The pieces are placed on the players' first and second , respectively, with the rooks alone on the players' first ranks. The pawns are placed on the players' third ranks. Since the rooks are not blocked as much by the other pieces as in standard chess, it is easier for them to activate earlier in the game.

A pawn that reaches a player's eighth or ninth ranks can elect to either promote or remain a pawn, but it must promote upon reaching the tenth rank. Unlike standard chess, a pawn may be promoted only to a captured piece of the same colour. (So, it is impossible for either side to own two queens, or two marshals, or three rooks, etc.) If, and for as long as, no captured piece is available to promote to, a pawn on a player's ninth rank must stay on the ninth rank, but it can still give check.

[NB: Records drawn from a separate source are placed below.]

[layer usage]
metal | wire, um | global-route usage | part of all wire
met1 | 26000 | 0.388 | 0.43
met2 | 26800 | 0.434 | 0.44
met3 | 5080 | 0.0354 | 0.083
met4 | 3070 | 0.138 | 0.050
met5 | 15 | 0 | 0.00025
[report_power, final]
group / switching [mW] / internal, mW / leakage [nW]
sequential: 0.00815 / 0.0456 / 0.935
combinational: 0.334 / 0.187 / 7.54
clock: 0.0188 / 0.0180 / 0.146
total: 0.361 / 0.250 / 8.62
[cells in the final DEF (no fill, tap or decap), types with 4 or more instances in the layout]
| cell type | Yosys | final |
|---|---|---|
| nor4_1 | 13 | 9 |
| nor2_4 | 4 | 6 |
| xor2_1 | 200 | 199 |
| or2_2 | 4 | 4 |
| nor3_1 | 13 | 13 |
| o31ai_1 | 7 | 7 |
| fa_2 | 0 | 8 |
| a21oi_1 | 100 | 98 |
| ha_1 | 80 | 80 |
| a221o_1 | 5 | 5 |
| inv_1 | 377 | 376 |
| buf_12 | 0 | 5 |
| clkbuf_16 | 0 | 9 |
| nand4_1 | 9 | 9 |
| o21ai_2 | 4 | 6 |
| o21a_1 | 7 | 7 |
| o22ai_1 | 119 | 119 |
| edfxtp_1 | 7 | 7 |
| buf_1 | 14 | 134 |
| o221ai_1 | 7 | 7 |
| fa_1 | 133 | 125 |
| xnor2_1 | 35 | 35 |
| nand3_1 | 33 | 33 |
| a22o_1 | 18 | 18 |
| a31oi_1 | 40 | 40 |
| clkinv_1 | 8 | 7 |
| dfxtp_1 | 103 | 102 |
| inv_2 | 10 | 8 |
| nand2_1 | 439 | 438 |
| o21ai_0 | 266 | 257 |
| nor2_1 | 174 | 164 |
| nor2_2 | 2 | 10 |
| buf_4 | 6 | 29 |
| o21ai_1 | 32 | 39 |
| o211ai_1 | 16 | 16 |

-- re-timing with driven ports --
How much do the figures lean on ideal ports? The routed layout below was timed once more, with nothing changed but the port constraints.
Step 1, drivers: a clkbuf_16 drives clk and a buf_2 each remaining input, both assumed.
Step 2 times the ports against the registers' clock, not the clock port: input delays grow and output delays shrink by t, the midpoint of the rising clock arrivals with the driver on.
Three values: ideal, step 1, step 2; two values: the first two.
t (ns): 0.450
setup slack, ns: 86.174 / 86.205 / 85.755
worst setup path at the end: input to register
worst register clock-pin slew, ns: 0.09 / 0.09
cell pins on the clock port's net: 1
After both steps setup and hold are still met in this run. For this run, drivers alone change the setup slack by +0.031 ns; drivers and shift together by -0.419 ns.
Source: an optimization exercise on an open RTL-to-GDS flow (aim: small area). Production flows keep margins and buffers that such runs may drop.
Only simulation tests tie the RTL to the original design; equivalence was not proved.
Power is estimated from default activity; no workload was simulated.

==> inputs of job 9912 <==
==> flow/design.v <==
module rename_stage #(
    parameter int ARCH_REGS = 32,
    parameter int PHYS_REGS = 128,
    parameter int FL_DEPTH  = 128
) (
    input  logic          clk,
    input  logic          reset,
    input  logic          valid_in,
    output logic          ready_in,
    input  logic [$clog2(ARCH_REGS)-1:0] rs1,
    input  logic [$clog2(ARCH_REGS)-1:0] rs2,
    input  logic [$clog2(ARCH_REGS)-1:0] rd,
    input  logic          rd_write,
    input  logic [1:0]    fu_in,
    input  logic          is_branch,
    output logic          valid_out,
    input  logic          ready_out,
    output logic [$clog2(PHYS_REGS)-1:0] ps1,
    output logic [$clog2(PHYS_REGS)-1:0] ps2,
    output logic [$clog2(PHYS_REGS)-1:0] pd_new,
    output logic [$clog2(PHYS_REGS)-1:0] pd_old,
    output logic [1:0]    fu_out,
    input  logic          retire_valid,
    input  logic [$clog2(PHYS_REGS)-1:0] retire_pd,
    input  logic          br_resolve,
    input  logic          mispredict
);
    localparam int PW    = $clog2(PHYS_REGS);
    localparam int NFREE = PHYS_REGS - ARCH_REGS;       
    localparam int SW    = $clog2(NFREE);                
    function automatic logic [SW:0] ptr_inc(input logic [SW:0] p);
        logic [SW:0] r;
        r = p + 1'b1;
        if (p[SW-1:0] == SW'(NFREE - 1)) r = {~p[SW], {SW{1'b0}}};
        ptr_inc = r;
    endfunction
    logic [PW-1:0] map_q      [1:ARCH_REGS-1];
    logic [PW-1:0] map_d      [1:ARCH_REGS-1];
    logic [PW-1:0] ckpt_map_q [1:ARCH_REGS-1];
    logic [PW-1:0] fl_q       [NFREE];
    logic [SW:0]   rd_ptr_q, rd_ptr_d, wr_ptr_q, ckpt_rd_ptr_q;
    logic          fl_wrapped_q;    
    logic          ckpt_valid_q;
    logic          valid_out_q;
    logic [PW-1:0] ps1_q, ps2_q, pd_new_q, pd_old_q;
    logic [1:0]    fu_out_q;
    logic          alloc, fl_empty, restore, ready, accept, do_retire;
    logic          head_written;
    logic [PW-1:0] head, pd_alloc;
    function automatic logic [PW-1:0] map_rd(input logic [$clog2(ARCH_REGS)-1:0] a);
        logic [PW-1:0] v;
        v = '0;
        for (int i = 1; i < ARCH_REGS; i++)
            if (a == i) v = map_q[i];
        map_rd = v;
    endfunction
    assign alloc     = rd_write && (rd != '0);
    assign fl_empty  = (wr_ptr_q == rd_ptr_q);
    assign restore   = br_resolve && mispredict;
    assign ready     = (!valid_out_q || ready_out) && !(alloc && fl_empty) &&
                       !(is_branch && ckpt_valid_q) && !restore;
    assign accept    = valid_in && ready;
    assign do_retire = retire_valid && (retire_pd != '0);
    assign head_written = fl_wrapped_q || (rd_ptr_q[SW-1:0] < wr_ptr_q[SW-1:0]);
    assign head      = head_written ? fl_q[rd_ptr_q[SW-1:0]]
                                    : PW'(rd_ptr_q[SW-1:0]) + PW'(ARCH_REGS);
    assign pd_alloc  = alloc ? head : '0;
    assign ready_in  = ready;
    assign valid_out = valid_out_q;
    assign ps1       = ps1_q;
    assign ps2       = ps2_q;
    assign pd_new    = pd_new_q;
    assign pd_old    = pd_old_q;
    assign fu_out    = fu_out_q;
    always_comb begin
        for (int i = 1; i < ARCH_REGS; i++)
            map_d[i] = (accept && alloc && rd == i) ? head : map_q[i];
        rd_ptr_d = (accept && alloc) ? ptr_inc(rd_ptr_q) : rd_ptr_q;
    end
    always_ff @(posedge clk or posedge reset) begin
        if (reset) begin
            for (int i = 1; i < ARCH_REGS; i++) map_q[i] <= PW'(i);
            rd_ptr_q <= '0;
        end else if (restore) begin
            for (int i = 1; i < ARCH_REGS; i++) map_q[i] <= ckpt_map_q[i];
            rd_ptr_q <= ckpt_rd_ptr_q;
        end else begin
            for (int i = 1; i < ARCH_REGS; i++) map_q[i] <= map_d[i];
            rd_ptr_q <= rd_ptr_d;
        end
    end
    always_ff @(posedge clk or posedge reset) begin
        if (reset) begin
            ckpt_valid_q <= 1'b0;
        end else if (accept && is_branch) begin
            ckpt_valid_q <= 1'b1;
        end else if (br_resolve) begin
            ckpt_valid_q <= 1'b0;
        end
    end
    always_ff @(posedge clk) begin
        if (accept && is_branch) begin
            for (int i = 1; i < ARCH_REGS; i++) ckpt_map_q[i] <= map_d[i];
            ckpt_rd_ptr_q <= rd_ptr_d;
        end
    end
    always_ff @(posedge clk or posedge reset) begin
        if (reset) begin
            wr_ptr_q     <= {1'b1, {SW{1'b0}}};
            fl_wrapped_q <= 1'b0;
        end else if (do_retire) begin
            wr_ptr_q <= ptr_inc(wr_ptr_q);
            if (wr_ptr_q[SW-1:0] == SW'(NFREE - 1)) fl_wrapped_q <= 1'b1;
        end
    end
    always_ff @(posedge clk) begin
        for (int i = 0; i < NFREE; i++)
            if (do_retire && wr_ptr_q[SW-1:0] == SW'(i)) fl_q[i] <= retire_pd;
    end
    always_ff @(posedge clk or posedge reset) begin
        if (reset) begin
            valid_out_q <= 1'b0;
        end else if (restore) begin
            valid_out_q <= 1'b0;
        end else if (accept) begin
            valid_out_q <= 1'b1;
        end else if (ready_out) begin
            valid_out_q <= 1'b0;
        end
    end
    always_ff @(posedge clk) begin
        if (accept) begin
            ps1_q    <= map_rd(rs1);
            ps2_q    <= map_rd(rs2);
            pd_new_q <= pd_alloc;
            pd_old_q <= map_rd(rd);
            fu_out_q <= fu_in;
        end
    end
endmodule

As in standard chess: pawns can move one or two squares on their first move; pawns can capture en passant; checkmate is a win; stalemate is a draw. There is no castling in Grand Chess. (Note: "We're so used to castling that we tend to forget that it is the weirdest move in Chess, implemented specifically to solve a problem. Chess turned out a great game despite its problem, but it needed an ad hoc fix to do so. In grand chess, pawns retain their usual distance and rooks are free from the onset, so the problem doesn't exist in the first place." — Freeling)

==Coverage==

Grand Chess was described in the January 1987 issue of Games magazine.

==Examples==

===Vehre vs. Schmittberger, 2001===

Played between John Vehre and R. Wayne Schmittberger at the 2001 Grand Chess Cyber Championship Final:

1.f5 f6 2.Nh4 Nh7 3.g4 g7 4.Nc4 Nc7 5.d4 d7 6.e5 Bd8 7.Rje1 Kd10 8.Kf1 fxe5 9.Ncxe5 Kc9 10.Re2? Kb9 11.Kg1 Rjf10 12.Bd3 e6 13.Rf1 Mh10?! 14.Nc4 Ci10 15.Nd6 exf5 16.Bxf5 Bd5 17.Ci1 Bxh4 18.ixh4 g6 19.Rfe1 gxf5 20.Nxf5! Qd8 21.Bxc7 Qxc7 22.Re9+ Kc10 23.Cxc7 bxc7 24.Qf4 d6 25.Qe3 Mg8 26.Me2 Nf6 27.Qe7 Nd7 28.Qe8+ Mxe8 29.Mxe8 [Annotations by Vehre]

===Fool's mate===

1.Cf4 Qd10 2.Ce6 Qf10 3.Cxc8

==Embassy chess==

Embassy chess is a variant of Grand Chess created in 2005 by Kevin Hill. It borrows the opening setup from Grand Chess and adapts it to the 10×8 board. Except for the setup, the rules are as per Capablanca chess.

There are multiple chess engines that can play Embassy chess, including ChessV, Zillions of Games, Sjaak 2, and Fairy-Stockfish.